MOTS-c represents a paradigm shift in peptide biology: it is the first mitochondrial-encoded peptide demonstrated to have systemic hormonal effects, functioning as a "mitokine" — a mitochondrial signal that regulates nuclear gene expression and whole-body metabolism. It acts primarily through AMPK activation in skeletal muscle, enhancing glucose uptake and fatty acid oxidation in a manner that mimics the metabolic effects of exercise.
Mechanism of Action
AMPK Activation: MOTS-c activates AMP-activated protein kinase (AMPK) via phosphorylation at Thr172. AMPK is the master metabolic sensor that triggers catabolic pathways (glucose uptake, fatty acid oxidation) while inhibiting anabolic pathways (lipogenesis, gluconeogenesis). This mimics the metabolic effects of exercise at the molecular level.
Nuclear Translocation: Under metabolic stress, MOTS-c translocates from mitochondria to the nucleus where it interacts with AMPK-responsive transcription factors, directly regulating gene expression. This mitochondria-to-nucleus signaling (retrograde signaling) is unique among known peptides.
Folate-Methionine Cycle: MOTS-c inhibits the folate cycle and de novo purine biosynthesis, redirecting cellular metabolism toward AMPK-dependent glucose utilization. This metabolic reprogramming underlies its insulin-sensitizing effects.
Research & Clinical Studies
MOTS-c and Obesity/Insulin Resistance Research
In the landmark 2015 Cell Metabolism study, Lee et al. demonstrated that MOTS-c treatment in diet-induced obese mice:
- Prevented high-fat diet-induced obesity and insulin resistance
- Reduced body weight gain by ~40% compared to controls
- Improved glucose tolerance and insulin sensitivity
- Enhanced skeletal muscle glucose uptake via GLUT4 translocation
- Reduced hepatic lipid accumulation
Importantly, circulating MOTS-c levels decline with age and correlate inversely with insulin resistance, suggesting it may be a biomarker and therapeutic target for metabolic aging.
[1] Lee C et al. The mitochondrial-derived peptide MOTS-c promotes metabolic homeostasis and reduces obesity and insulin resistance. Cell Metab. 2015;21(3):443-454. PubMed ↗
MOTS-c as Exercise Mimetic
MOTS-c has been termed an "exercise mimetic" because it activates the same AMPK-PGC1α pathway engaged by physical exercise. Research shows:
- MOTS-c treatment improves physical performance in aged mice
- Enhances skeletal muscle mitochondrial biogenesis
- Increases beta-oxidation capacity
- The peptide is released into circulation during exercise, suggesting it mediates some exercise benefits
WADA added MOTS-c to its prohibited list in 2023, recognizing its performance-enhancing potential.
MOTS-c and Aging Research
MOTS-c levels decline significantly with age in humans, correlating with insulin resistance and metabolic dysfunction. A 2019 study found circulating MOTS-c was 2.5-fold lower in elderly subjects (ages 70-81) compared to young adults (20-35). Importantly, physical exercise increases MOTS-c secretion from skeletal muscle, suggesting it mediates some of the metabolic benefits of exercise.

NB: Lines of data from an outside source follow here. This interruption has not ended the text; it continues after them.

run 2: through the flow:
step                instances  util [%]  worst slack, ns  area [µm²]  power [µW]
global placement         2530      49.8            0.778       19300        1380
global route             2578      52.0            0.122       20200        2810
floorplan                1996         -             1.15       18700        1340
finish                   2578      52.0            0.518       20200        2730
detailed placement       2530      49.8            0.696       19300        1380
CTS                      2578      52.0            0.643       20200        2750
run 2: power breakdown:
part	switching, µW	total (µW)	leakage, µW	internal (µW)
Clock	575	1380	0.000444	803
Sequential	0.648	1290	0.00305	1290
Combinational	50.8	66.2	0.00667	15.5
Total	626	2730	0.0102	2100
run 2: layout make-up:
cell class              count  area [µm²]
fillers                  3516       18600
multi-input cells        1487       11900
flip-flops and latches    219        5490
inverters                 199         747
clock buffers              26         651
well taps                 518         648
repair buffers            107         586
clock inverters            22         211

In aged mice (24 months), MOTS-c treatment restored physical function to levels comparable to 3-month-old mice, improved glucose tolerance, and reduced body fat percentage. These anti-aging effects were dependent on AMPK activation — AMPK-knockout mice did not respond to MOTS-c.
[1] Reynolds JC et al. MOTS-c is an exercise-induced mitochondrial-encoded regulator of age-dependent physical decline and muscle homeostasis. Nat Commun. 2021;12(1):470. PubMed ↗
MOTS-c and Cardiovascular Research
Emerging research shows MOTS-c has cardiovascular protective effects beyond metabolic regulation. Studies demonstrate: reduced cardiac hypertrophy in pressure-overload models, protection against ischemia-reperfusion injury through AMPK-mediated autophagy, decreased inflammatory cytokine production (TNF-α, IL-6) in cardiac tissue, and improved endothelial function via eNOS upregulation. These cardioprotective effects parallel those seen with exercise training, further supporting the "exercise mimetic" classification.
[1] Li Q et al. MOTS-c and Exercise Restore Cardiac Function by Activating of NRG1-ErbB Signaling in Diabetic Rats. Front Endocrinol. 2022;13:812032. PubMed ↗
MOTS-c Genetic Variants and Population Studies
The m.1382A>C Polymorphism: Because MOTS-c is encoded within the mitochondrial 12S rRNA (MT-RNR1) gene, single-nucleotide substitutions in this region can alter the translated peptide sequence. The m.1382A>C variant produces a lysine-to-glutamine substitution at position 14 of MOTS-c (K14Q). This polymorphism is rare to absent in African and European mitochondrial haplogroups but reaches population frequencies of approximately 7-30% across various East Asian populations, including Japanese, Korean, and Northeast Chinese cohorts, reflecting the haplogroup-specific evolutionary history of mitochondrial DNA.
Association with Metabolic Phenotypes: Population genetic studies have linked the K14Q variant to differential metabolic outcomes. In a cross-sectional study of Japanese men, carriers of the m.1382A>C allele displayed altered body mass index trajectories and an elevated risk of type 2 diabetes in sedentary individuals, whereas physically active carriers showed attenuated metabolic risk. This gene-by-environment interaction is consistent with the hypothesis that endogenous K14Q-MOTS-c exhibits reduced bioactivity relative to wild-type peptide, rendering carriers more dependent on exercise-induced compensatory pathways to maintain insulin sensitivity and AMPK tone.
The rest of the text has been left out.